`config.mk`:
```
export PLATFORM = sky130hd
export DESIGN_NAME = crwrt_top
export DESIGN_NICKNAME = d
export VERILOG_FILES = /design/src/inc/crwrt_pkg.sv /design/src/core/crwrt_top.sv
export SDC_FILE = /design/constraint.sdc
export NUM_CORES = 1
export LEC_CHECK = 0
export BUFFER_PORTS_ARGS = -buffer_cell sky130_fd_sc_hd__clkbuf_2
export CAP_MARGIN = 25
export CORE_ASPECT_RATIO = 0.5
export CORE_UTILIZATION = 46
export DETAILED_ROUTE_END_ITERATION = 8
export GPL_ROUTABILITY_DRIVEN = 0
export PLACE_DENSITY = 0.85
export REMOVE_ABC_BUFFERS = 1
export SETUP_SLACK_MARGIN = 0.4
export SLEW_MARGIN = 40
export SYNTH_ARGS = -nofsm -noshare
export SYNTH_HDL_FRONTEND = slang
export SYNTH_SLANG_ARGS = --single-unit
```
`constraint.sdc`:
```
create_clock -name clk -period 4.9 [get_ports clk]
set_input_delay 0.49 -clock clk [delete_from_list [all_inputs] [get_ports clk]]
set_output_delay 0.49 -clock clk [all_outputs]
set_load 0.01 [all_outputs]
```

----

What the exercise asks:
Lines containing the word "constraint" are to be counted in the listing; state their number alone.

The answer:
2